Black Hat 2022 – Cyberobrona w erze globalnych zagrożeń

Gdy pierwszy dzień na Black Hat USA 2022 dobiegł końca, ktoś zapytał mnie: „Jaki jest twój wniosek z dzisiejszej konferencji?” Odbyło się kilka interesujących prezentacji, a zgodnie z oczekiwaniami wiele z nich szczegółowo opisywało cyberwojnę na Ukrainie, w tym prezentację autorstwa Roberta Lipowskiego i Antona Czerepanowa z ESET: Industroyer2: Cyberwojna Sandworma ponownie atakuje ukraińską sieć energetyczną .

Ale jest dla mnie jeden wyjątkowy moment dnia, prosty moment, w którym wszystkie wzmianki o Ukrainie i szczegółowa analiza cyberincydentów, które przeżył ten kraj, zostały przedstawione w odpowiedniej perspektywie. Juan Andres Guerrero i Thomas Hegel z SentinelOne zaprezentowali się Prawdziwa „cyberwojna”: szpiegostwo, ataki DDoS, przecieki i wycieraczki w rosyjskiej inwazji na Ukrainę, szczegółowy harmonogram cyberataków związanych z konfliktem. Podobnie jak wszystkie prezentacje związane z wojną, ta została otwarta dla pełnej sali ponad tysiąca uczestników; Juan kliknął pierwszy slajd i przypomniał publiczności, że skoro jesteśmy tutaj, aby porozmawiać o cyberatakach związanych z wojną, powinniśmy pamiętać, że jest wojna – prawdziwa wojna – która dzieje się na ulicach i wpływa na życie ludzi (lub słowa w tym celu).

Ten moment był wyraźnym przypomnieniem, że podczas gdy branża cyberbezpieczeństwa jest zjednoczona w powstrzymywaniu ataków na Ukrainie, robimy to zdalnie, podczas gdy ludzie znajdują się na ziemi w rzeczywistej strefie wojny.
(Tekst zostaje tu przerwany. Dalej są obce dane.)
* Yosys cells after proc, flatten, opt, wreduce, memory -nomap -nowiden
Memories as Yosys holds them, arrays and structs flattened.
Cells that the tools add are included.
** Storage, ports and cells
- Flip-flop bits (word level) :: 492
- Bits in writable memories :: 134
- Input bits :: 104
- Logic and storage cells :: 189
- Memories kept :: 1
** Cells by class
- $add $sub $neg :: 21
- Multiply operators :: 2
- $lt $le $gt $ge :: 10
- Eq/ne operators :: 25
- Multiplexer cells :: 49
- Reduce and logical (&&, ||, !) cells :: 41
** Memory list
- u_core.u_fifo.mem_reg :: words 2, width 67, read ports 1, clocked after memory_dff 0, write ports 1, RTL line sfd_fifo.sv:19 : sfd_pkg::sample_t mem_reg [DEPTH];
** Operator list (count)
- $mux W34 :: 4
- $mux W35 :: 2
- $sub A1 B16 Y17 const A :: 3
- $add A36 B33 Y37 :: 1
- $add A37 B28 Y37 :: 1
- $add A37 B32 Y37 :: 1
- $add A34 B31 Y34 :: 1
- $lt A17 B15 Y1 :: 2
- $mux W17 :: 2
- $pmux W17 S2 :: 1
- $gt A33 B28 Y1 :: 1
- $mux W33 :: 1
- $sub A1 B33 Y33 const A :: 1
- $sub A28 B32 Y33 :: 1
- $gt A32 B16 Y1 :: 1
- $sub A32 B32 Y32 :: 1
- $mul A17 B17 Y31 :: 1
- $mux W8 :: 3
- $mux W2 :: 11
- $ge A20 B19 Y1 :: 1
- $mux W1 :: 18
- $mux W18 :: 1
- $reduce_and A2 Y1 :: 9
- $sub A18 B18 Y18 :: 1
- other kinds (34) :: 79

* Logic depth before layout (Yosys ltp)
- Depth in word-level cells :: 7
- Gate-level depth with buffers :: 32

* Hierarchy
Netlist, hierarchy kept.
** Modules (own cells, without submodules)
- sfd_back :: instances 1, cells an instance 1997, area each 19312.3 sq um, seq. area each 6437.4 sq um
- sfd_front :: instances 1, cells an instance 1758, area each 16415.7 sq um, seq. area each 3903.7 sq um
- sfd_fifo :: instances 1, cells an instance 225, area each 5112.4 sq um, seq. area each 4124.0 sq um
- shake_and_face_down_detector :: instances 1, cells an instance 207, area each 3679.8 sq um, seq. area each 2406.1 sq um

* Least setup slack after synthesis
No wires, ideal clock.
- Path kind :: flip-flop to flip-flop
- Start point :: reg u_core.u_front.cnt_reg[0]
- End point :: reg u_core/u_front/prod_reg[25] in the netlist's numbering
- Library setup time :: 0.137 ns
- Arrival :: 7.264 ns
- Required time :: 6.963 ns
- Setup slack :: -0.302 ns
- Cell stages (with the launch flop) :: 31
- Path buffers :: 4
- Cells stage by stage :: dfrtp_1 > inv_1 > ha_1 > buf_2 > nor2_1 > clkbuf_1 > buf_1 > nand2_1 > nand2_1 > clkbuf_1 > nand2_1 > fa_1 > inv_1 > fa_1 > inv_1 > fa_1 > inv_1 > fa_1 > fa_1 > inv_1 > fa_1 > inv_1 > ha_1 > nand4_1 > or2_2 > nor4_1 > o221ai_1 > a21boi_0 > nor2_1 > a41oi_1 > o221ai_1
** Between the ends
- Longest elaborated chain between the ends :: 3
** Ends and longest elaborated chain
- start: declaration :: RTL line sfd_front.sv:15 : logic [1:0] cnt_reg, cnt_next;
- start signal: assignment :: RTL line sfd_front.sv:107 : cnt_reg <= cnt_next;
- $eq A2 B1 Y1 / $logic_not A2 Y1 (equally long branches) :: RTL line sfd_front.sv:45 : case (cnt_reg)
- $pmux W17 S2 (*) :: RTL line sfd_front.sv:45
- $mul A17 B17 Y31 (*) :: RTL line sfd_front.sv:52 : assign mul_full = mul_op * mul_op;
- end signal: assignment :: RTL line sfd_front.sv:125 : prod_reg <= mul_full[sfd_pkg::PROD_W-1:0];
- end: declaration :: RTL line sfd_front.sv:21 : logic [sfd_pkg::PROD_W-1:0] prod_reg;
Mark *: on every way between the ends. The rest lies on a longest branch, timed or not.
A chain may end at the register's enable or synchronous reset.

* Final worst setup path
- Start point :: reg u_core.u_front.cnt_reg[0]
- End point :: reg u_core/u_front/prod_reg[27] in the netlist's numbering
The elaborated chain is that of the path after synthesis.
--- src/hdl/gtr_pkg.sv ---
// Shared types, constants and tables for the gravity torque regressor.
// Holds the arctangent table, the regressor monomial table and the merge term list.
// No dependencies.
package gtr_pkg;

  localparam int JOINTS     = 7;
  localparam int TRIG_JOINTS = 6;
  localparam int TRIG_N     = 12;
  localparam int TRIG_IDX_W = 4;
  localparam int Q_W        = 32;
  localparam int CFG_W      = 24;
  localparam int CFG_ADDR_W = 3;
  localparam int TORQUE_W   = 32;
  localparam int ENTRIES    = 12;
  localparam int ROWS       = 6;
  localparam int PROD_W     = 64;
  localparam int SUM_W      = 64;
  localparam int YR_W       = 38;
  localparam int YR_LO_W    = 19;
  localparam int YR_HI_W    = YR_W - YR_LO_W;
  localparam int PART_W     = YR_LO_W + 1 + CFG_W;
  localparam int NUM_MONOS  = 126;
  localparam int MONO_IDX_W = 7;
  localparam int NUM_TERMS  = 12;
  localparam int TERM_IDX_W = 4;
  localparam int GRAV_N     = 3;
  localparam int COEF_N     = 3;

  localparam int CORDIC_ITERS = 24;
  localparam int ITER_W       = 5;
  localparam int CORDIC_W     = 34;
  localparam logic signed [CORDIC_W-1:0] CORDIC_X0 = 34'sd652032874;
  localparam logic signed [Q_W-1:0] Q_ONE = 32'sh4000_0000;

  typedef logic signed [Q_W-1:0]      q30_t;
  typedef logic signed [CFG_W-1:0]    cfg_t;
  typedef logic signed [YR_W-1:0]     yr_t;
  typedef logic signed [TORQUE_W-1:0] torque_t;

  typedef enum logic [CFG_ADDR_W-1:0] {
    REG_GRAV_X      = 3'd0,
    REG_GRAV_Y      = 3'd1,
    REG_GRAV_Z      = 3'd2,
    REG_COEF_UPPER  = 3'd3,
    REG_COEF_MIDDLE = 3'd4,
    REG_COEF_WRIST  = 3'd5
  } reg_idx_t;

  typedef enum logic [1:0] {STG_IDLE, STG_RUN, STG_HOLD} stage_t;
  typedef enum logic [1:0] {RS_IDLE, RS_MUL, RS_RND, RS_ACC} regr_state_t;
  typedef enum logic [2:0] {MS_IDLE, MS_LO, MS_LOACC, MS_HIACC, MS_ROUND} merge_state_t;
  typedef enum logic [1:0] {GS_X, GS_Y, GS_Z} grav_sel_t;
  typedef enum logic [1:0] {CS_UPPER, CS_MIDDLE, CS_WRIST} coef_sel_t;

  // Arctangents of 2^-i in phase units (2^32 per turn)
  localparam logic [31:0] ATAN_TAB [CORDIC_ITERS] = '{
    32'h20000000, 32'h12E4051E, 32'h09FB385B, 32'h051111D4, 32'h028B0D43, 32'h0145D7E1,
    32'h00A2F61E, 32'h00517C55, 32'h0028BE53, 32'h00145F2F, 32'h000A2F98, 32'h000517CC,
    32'h00028BE6, 32'h000145F3, 32'h0000A2FA, 32'h0000517D, 32'h000028BE, 32'h0000145F,
    32'h00000A30, 32'h00000518, 32'h0000028C, 32'h00000146, 32'h000000A3, 32'h00000051
  };

  // Factor bits: sines of joints 1..6, then cosines
  localparam logic [TRIG_N-1:0] S1 = 12'h001;
  localparam logic [TRIG_N-1:0] S2 = 12'h002;
  localparam logic [TRIG_N-1:0] S3 = 12'h004;
  localparam logic [TRIG_N-1:0] S4 = 12'h008;
  localparam logic [TRIG_N-1:0] S5 = 12'h010;
  localparam logic [TRIG_N-1:0] S6 = 12'h020;
  localparam logic [TRIG_N-1:0] C1 = 12'h040;
  localparam logic [TRIG_N-1:0] C2 = 12'h080;
  localparam logic [TRIG_N-1:0] C3 = 12'h100;
  localparam logic [TRIG_N-1:0] C4 = 12'h200;
  localparam logic [TRIG_N-1:0] C5 = 12'h400;
  localparam logic [TRIG_N-1:0] C6 = 12'h800;
  localparam logic P = 1'b0;
  localparam logic N = 1'b1;

  typedef struct packed {
    logic [3:0]        entry;
    logic              neg;
    grav_sel_t         grav;
    logic [TRIG_N-1:0] mask;
  } mono_t;

  // Regressor monomials, grouped by entry
  localparam mono_t MONOS [NUM_MONOS] = '{
    '{4'd0,P,GS_X,S1|S2}, '{4'd0,N,GS_Y,C1|S2},
    '{4'd1,P,GS_X,C4|S1|S2}, '{4'd1,N,GS_X,C1|S3|S4}, '{4'd1,N,GS_Y,S1|S3|S4},
    '{4'd1,N,GS_Y,C1|C4|S2}, '{4'd1,P,GS_Y,C1|C2|C3|S4}, '{4'd1,N,GS_X,C2|C3|S1|S4},
    '{4'd2,P,GS_X,C4|C6|S1|S2}, '{4'd2,N,GS_Y,C1|C4|C6|S2}, '{4'd2,N,GS_X,C1|C6|S3|S4},
    '{4'd2,P,GS_X,C1|C3|S5|S6}, '{4'd2,N,GS_Y,C6|S1|S3|S4}, '{4'd2,P,GS_Y,C3|S1|S5|S6},
    '{4'd2,P,GS_Y,C1|C2|C3|C6|S4}, '{4'd2,N,GS_X,C2|C3|C6|S1|S4},
    '{4'd2,P,GS_X,C1|C4|C5|S3|S6}, '{4'd2,P,GS_Y,C1|C2|S3|S5|S6},
    '{4'd2,N,GS_Y,C1|C5|S2|S4|S6}, '{4'd2,P,GS_Y,C4|C5|S1|S3|S6},
    '{4'd2,N,GS_X,C2|S1|S3|S5|S6}, '{4'd2,P,GS_X,C5|S1|S2|S4|S6},
    '{4'd2,N,GS_Y,C1|C2|C3|C4|C5|S6}, '{4'd2,P,GS_X,C2|C3|C4|C5|S1|S6},
    '{4'd3,N,GS_Z,S2}, '{4'd3,N,GS_X,C1|C2}, '{4'd3,N,GS_Y,C2|S1},
    '{4'd4,P,GS_Z,C2|C3|S4}, '{4'd4,N,GS_X,C1|C2|C4}, '{4'd4,N,GS_Y,C2|C4|S1},
    '{4'd4,N,GS_Z,C4|S2}, '{4'd4,N,GS_X,C1|C3|S2|S4}, '{4'd4,N,GS_Y,C3|S1|S2|S4},
    '{4'd5,P,GS_Z,C2|C3|C6|S4}, '{4'd5,N,GS_X,C1|C2|C4|C6}, '{4'd5,N,GS_Y,C2|C4|C6|S1},
    '{4'd5,N,GS_Z,C4|C6|S2}, '{4'd5,P,GS_Z,C2|S3|S5|S6}, '{4'd5,N,GS_Z,C5|S2|S4|S6},
    '{4'd5,N,GS_Y,S1|S2|S3|S5|S6}, '{4'd5,N,GS_Z,C2|C3|C4|C5|S6},
    '{4'd5,N,GS_X,C1|C3|C6|S2|S4}, '{4'd5,N,GS_X,C1|C2|C5|S4|S6},
    '{4'd5,N,GS_Y,C3|C6|S1|S2|S4}, '{4'd5,N,GS_Y,C2|C5|S1|S4|S6},
    '{4'd5,N,GS_X,C1|S2|S3|S5|S6}, '{4'd5,P,GS_X,C1|C3|C4|C5|S2|S6},
    '{4'd5,P,GS_Y,C3|C4|C5|S1|S2|S6},
    '{4'd6,P,GS_Y,C1|C3|S4}, '{4'd6,N,GS_Z,S2|S3|S4}, '{4'd6,N,GS_X,C3|S1|S4},
    '{4'd6,N,GS_X,C1|C2|S3|S4}, '{4'd6,N,GS_Y,C2|S1|S3|S4},
    '{4'd7,P,GS_Y,C1|C3|C6|S4}, '{4'd7,N,GS_X,C3|C6|S1|S4}, '{4'd7,P,GS_Y,C1|S3|S5|S6},
    '{4'd7,N,GS_Z,C6|S2|S3|S4}, '{4'd7,P,GS_Z,C3|S2|S5|S6}, '{4'd7,N,GS_X,S1|S3|S5|S6},
    '{4'd7,N,GS_Y,C1|C3|C4|C5|S6}, '{4'd7,N,GS_X,C1|C2|C6|S3|S4},
    '{4'd7,P,GS_X,C1|C2|C3|S5|S6}, '{4'd7,P,GS_X,C3|C4|C5|S1|S6},
    '{4'd7,N,GS_Y,C2|C6|S1|S3|S4}, '{4'd7,P,GS_Y,C2|C3|S1|S5|S6},
    '{4'd7,P,GS_Z,C4|C5|S2|S3|S6}, '{4'd7,P,GS_X,C1|C2|C4|C5|S3|S6},
    '{4'd7,P,GS_Y,C2|C4|C5|S1|S3|S6},
    '{4'd8,P,GS_X,C1|S2|S4}, '{4'd8,N,GS_Z,C2|S4}, '{4'd8,N,GS_X,C4|S1|S3},
    '{4'd8,P,GS_Y,S1|S2|S4}, '{4'd8,P,GS_Y,C1|C4|S3}, '{4'd8,P,GS_Z,C3|C4|S2},
    '{4'd8,P,GS_X,C1|C2|C3|C4}, '{4'd8,P,GS_Y,C2|C3|C4|S1},
    '{4'd9,P,GS_Y,C1|C4|C6|S3}, '{4'd9,N,GS_Z,C2|C6|S4}, '{4'd9,P,GS_Z,C3|C4|C6|S2},
    '{4'd9,P,GS_Z,C2|C4|C5|S6}, '{4'd9,P,GS_X,C1|C6|S2|S4}, '{4'd9,N,GS_X,C4|C6|S1|S3},
    '{4'd9,P,GS_Y,C6|S1|S2|S4}, '{4'd9,P,GS_X,C1|C2|C3|C4|C6},
    '{4'd9,P,GS_Y,C2|C3|C4|C6|S1}, '{4'd9,N,GS_X,C1|C4|C5|S2|S6},
    '{4'd9,N,GS_Y,C4|C5|S1|S2|S6}, '{4'd9,P,GS_Y,C1|C5|S3|S4|S6},
    '{4'd9,P,GS_Z,C3|C5|S2|S4|S6}, '{4'd9,N,GS_X,C5|S1|S3|S4|S6},
    '{4'd9,P,GS_X,C1|C2|C3|C5|S4|S6}, '{4'd9,P,GS_Y,C2|C3|C5|S1|S4|S6},
    '{4'd10,P,GS_Z,C5|S2|S3|S6}, '{4'd10,N,GS_Z,C2|S4|S5|S6},
    '{4'd10,N,GS_Y,C1|C3|C5|S6}, '{4'd10,P,GS_X,C3|C5|S1|S6},
    '{4'd10,P,GS_X,C1|C2|C5|S3|S6}, '{4'd10,P,GS_Y,C2|C5|S1|S3|S6},
    '{4'd10,P,GS_Y,C1|C4|S3|S5|S6}, '{4'd10,P,GS_Z,C3|C4|S2|S5|S6},
    '{4'd10,P,GS_X,C1|S2|S4|S5|S6}, '{4'd10,N,GS_X,C4|S1|S3|S5|S6},
    '{4'd10,P,GS_Y,S1|S2|S4|S5|S6}, '{4'd10,P,GS_X,C1|C2|C3|C4|S5|S6},
    '{4'd10,P,GS_Y,C2|C3|C4|S1|S5|S6},
    '{4'd11,P,GS_Z,C2|C5|C6|S4}, '{4'd11,N,GS_Y,C1|C3|C6|S5}, '{4'd11,N,GS_Z,C2|C4|S6},
    '{4'd11,P,GS_X,C1|C4|S2|S6}, '{4'd11,P,GS_X,C3|C6|S1|S5}, '{4'd11,P,GS_Y,C4|S1|S2|S6},
    '{4'd11,N,GS_Y,C1|S3|S4|S6}, '{4'd11,N,GS_Z,C3|S2|S4|S6}, '{4'd11,P,GS_Z,C6|S2|S3|S5},
    '{4'd11,P,GS_X,S1|S3|S4|S6}, '{4'd11,N,GS_Y,C1|C4|C5|C6|S3},
    '{4'd11,N,GS_Z,C3|C4|C5|C6|S2}, '{4'd11,N,GS_X,C1|C2|C3|S4|S6},
    '{4'd11,P,GS_X,C1|C2|C6|S3|S5}, '{4'd11,N,GS_X,C1|C5|C6|S2|S4},
    '{4'd11,P,GS_X,C4|C5|C6|S1|S3}, '{4'd11,N,GS_Y,C2|C3|S1|S4|S6},
    '{4'd11,P,GS_Y,C2|C6|S1|S3|S5}, '{4'd11,N,GS_Y,C5|C6|S1|S2|S4},
    '{4'd11,N,GS_X,C1|C2|C3|C4|C5|C6}, '{4'd11,N,GS_Y,C2|C3|C4|C5|C6|S1}
  };

  // Index of the first monomial of an entry (elaboration only)
  function automatic int mono_first(int e);
    int n;
    n = 0;
    for (int k = 0; k < NUM_MONOS; k++) begin
      if (int'(MONOS[k].entry) < e) n++;
    end
    return n;
  endfunction

  typedef struct packed {
    logic [3:0] entry;
    coef_sel_t  coef;
    logic [2:0] row;
    logic       last;
  } term_t;

  // Weighted regressor entries per torque row
  localparam term_t TERMS [NUM_TERMS] = '{
    '{4'd0, CS_UPPER, 3'd0, 1'b0}, '{4'd1, CS_MIDDLE, 3'd0, 1'b0},
    '{4'd2, CS_WRIST, 3'd0, 1'b1},
    '{4'd3, CS_UPPER, 3'd1, 1'b0}, '{4'd4, CS_MIDDLE, 3'd1, 1'b0},
    '{4'd5, CS_WRIST, 3'd1, 1'b1},
    '{4'd6, CS_MIDDLE, 3'd2, 1'b0}, '{4'd7, CS_WRIST, 3'd2, 1'b1},
    '{4'd8, CS_MIDDLE, 3'd3, 1'b0}, '{4'd9, CS_WRIST, 3'd3, 1'b1},
    '{4'd10, CS_WRIST, 3'd4, 1'b1},
    '{4'd11, CS_WRIST, 3'd5, 1'b1}
  };

  // Handoff state of one pipeline stage
  function automatic stage_t stage_next(stage_t st, logic go, logic fin, logic take);
    stage_t nx;
    nx = st;
    case (st)
      STG_IDLE: if (go) nx = STG_RUN;
      STG_RUN:  if (fin) nx = STG_HOLD;
      STG_HOLD: if (take) nx = go ? STG_RUN : STG_IDLE;
      default:  nx = STG_IDLE;
    endcase
    return nx;
  endfunction

endpackage
## src/sacp_pkg.sv

```systemverilog
`default_nettype none
package sacp_pkg;

    localparam int SENSORS = 32;
    localparam int IDX_W   = $clog2(SENSORS);
    localparam int CNT_W   = IDX_W + 1;
    localparam int NORM_W  = 18;
    localparam int TOT_W   = NORM_W + IDX_W;
    localparam int SUM_W   = 16 + NORM_W + 1 + IDX_W;
    localparam int NUM_W   = SUM_W + 1;
    localparam int MIN_ACTIVE = 4;

    localparam logic [2:0] CFG_COG_ABS = 3'd0;
    localparam logic [2:0] CFG_COG_REL = 3'd1;
    localparam logic [2:0] CFG_SEL_ABS = 3'd2;
    localparam logic [2:0] CFG_SEL_REL = 3'd3;
    localparam logic [2:0] CFG_RADIUS  = 3'd4;
    localparam logic [2:0] CFG_ESCALE  = 3'd5;

    localparam logic [1:0] ST_OK       = 2'd0;
    localparam logic [1:0] ST_FEW      = 2'd1;
    localparam logic [1:0] ST_NOWEIGHT = 2'd2;

    localparam logic [15:0] UNITY_GAIN = 16'd16384;

    typedef struct packed {
        logic               command;
        logic [4:0]         sensor_index;
        logic signed [15:0] pos_x;
        logic signed [15:0] pos_y;
        logic [15:0]        gain_recip;
        logic               enabled;
        logic [15:0]        amplitude;
        logic               saturated;
        logic               last;
    } t_in_item;

    typedef struct packed {
        logic [1:0]         status;
        logic signed [15:0] guess_x;
        logic signed [15:0] guess_y;
        logic [31:0]        energy;
        logic [5:0]         active_count;
        logic [31:0]        active_mask;
    } t_out_item;

    typedef struct packed {
        logic signed [15:0] x;
        logic signed [15:0] y;
        logic [15:0]        gain;
        logic               en;
        logic [NORM_W-1:0]  norm;
        logic               sat;
    } t_sensor_rd;

    typedef struct packed {
        logic               we;
        logic [IDX_W-1:0]   addr;
        logic signed [15:0] x;
        logic signed [15:0] y;
        logic [15:0]        gain;
        logic               en;
    } t_tbl_wr;

    typedef struct packed {
        logic               we;
        logic [IDX_W-1:0]   addr;
        logic [NORM_W-1:0]  norm;
        logic               sat;
    } t_amp_wr;

endpackage
`default_nettype wire

```

## src/sacp_store.sv

```systemverilog
`default_nettype none
module sacp_store (
    input  wire logic                      i_clk,
    input  wire logic                      i_rst_n,
    input  wire sacp_pkg::t_tbl_wr         i_tbl_wr,
    input  wire sacp_pkg::t_amp_wr         i_amp_wr,
    input  wire logic [sacp_pkg::IDX_W-1:0] i_rd_addr,
    output sacp_pkg::t_sensor_rd           o_rd
);
    import sacp_pkg::*;

    logic signed [15:0] r_mem_x    [SENSORS];
    logic signed [15:0] r_mem_y    [SENSORS];
    logic [15:0]        r_mem_gain [SENSORS];
    logic               r_mem_en   [SENSORS];
    logic [NORM_W-1:0]  r_mem_norm [SENSORS];
    logic               r_mem_sat  [SENSORS];
    logic [SENSORS-1:0] r_tbl_vld;
    logic [SENSORS-1:0] r_amp_vld;

    logic signed [15:0] r_q_x, r_q_y;
    logic [15:0]        r_q_gain;
    logic               r_q_en;
    logic [NORM_W-1:0]  r_q_norm;
    logic               r_q_sat;
    logic               r_q_tv, r_q_av;

    always_ff @(posedge i_clk) begin
        if (i_tbl_wr.we) begin
            r_mem_x[i_tbl_wr.addr]    <= i_tbl_wr.x;
            r_mem_y[i_tbl_wr.addr]    <= i_tbl_wr.y;
            r_mem_gain[i_tbl_wr.addr] <= i_tbl_wr.gain;
            r_mem_en[i_tbl_wr.addr]   <= i_tbl_wr.en;
        end
        if (i_amp_wr.we) begin
            r_mem_norm[i_amp_wr.addr] <= i_amp_wr.norm;
            r_mem_sat[i_amp_wr.addr]  <= i_amp_wr.sat;
        end
        r_q_x    <= r_mem_x[i_rd_addr];
        r_q_y    <= r_mem_y[i_rd_addr];
        r_q_gain <= r_mem_gain[i_rd_addr];
        r_q_en   <= r_mem_en[i_rd_addr];
        r_q_norm <= r_mem_norm[i_rd_addr];
        r_q_sat  <= r_mem_sat[i_rd_addr];
        r_q_tv   <= r_tbl_vld[i_rd_addr];
        r_q_av   <= r_amp_vld[i_rd_addr];
    end

    always_ff @(posedge i_clk) begin
        if (!i_rst_n) begin
            r_tbl_vld <= '0;
            r_amp_vld <= '0;
        end else begin
            if (i_tbl_wr.we) r_tbl_vld[i_tbl_wr.addr] <= 1'b1;
            if (i_amp_wr.we) r_amp_vld[i_amp_wr.addr] <= 1'b1;
        end
    end

    always_comb begin
        o_rd.x    = r_q_x;
        o_rd.y    = r_q_y;
        o_rd.gain = r_q_tv ? r_q_gain : UNITY_GAIN;
        o_rd.en   = r_q_tv ? r_q_en : 1'b1;
        o_rd.norm = r_q_norm;
        o_rd.sat  = r_q_av ? r_q_sat : 1'b0;
    end

endmodule
`default_nettype wire

```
Pozostała część prezentacji Juana i Thomasa była fascynującym harmonogramem ataków i tego, jak wiele firm i organizacji zajmujących się cyberbezpieczeństwem połączyło siły, aby zapewnić bezprecedensową współpracę, w tym dzielenie się badaniami i danymi wywiadowczymi. Na slajdzie wymieniano głównych współpracowników: CERT-UA, United States Cyber ​​Command, Cybersecurity and Infrastructure Security Agency (CISA), SentinelLabs, Microsoft Threat Intelligence Center, TALOS, Symantec, Mandiant, Inquest Labs, red canary i ESET . Lista pokazuje, w jaki sposób firmy, które normalnie konkurują w biznesie, są zjednoczone w tej misji i nawet w normalnych warunkach – jeśli coś takiego istnieje w branży cyberbezpieczeństwa – współpracują, aby zapewnić bezpieczeństwo i dostępność cyfrowego środowiska, na którym polegamy.

Prezentacja ESET przedstawiona przez Roberta i Antona szczegółowo opisuje niedawną próbę ataku osób znanych jako Sandworm, grupy przypisywanej przez cyberagencje z różnych krajów, w tym amerykańska CISA, brytyjski NCSC, jako część rosyjskiego GRU, z rozpętaniem cyberataku na infrastrukturę energetyczną. Połączone wysiłki i wiedza na temat wcześniejszych ataków na przemysłowe systemy sterowania (ICS) stosowane w zakładach dystrybucji energii zapewniły cyberobrońcom w przedsiębiorstwie energetycznym CERT-UA i wspieranym przez ekspertów z firmy ESET możliwość udaremnienia potencjalnego ataku. Atak ten, znany jako Industroyer2, jest jednym z wielu, których celem jest wywołanie zakłóceń i zniszczeń, i pokazuje, że cyberataki dojrzały do ​​poziomu, w którym są atutem, bronią dostępną dla tych, którzy chcą prowadzić wojnę.

Podsumowując, mój wniosek dnia to powód do dumy z bycia członkiem branży cyberbezpieczeństwa, a co ważniejsze, że musimy docenić i podziękować oddanym zespołom ds. cyberobrony, które podjęły kroki, aby chronić systemy i infrastrukturę przed agresorem.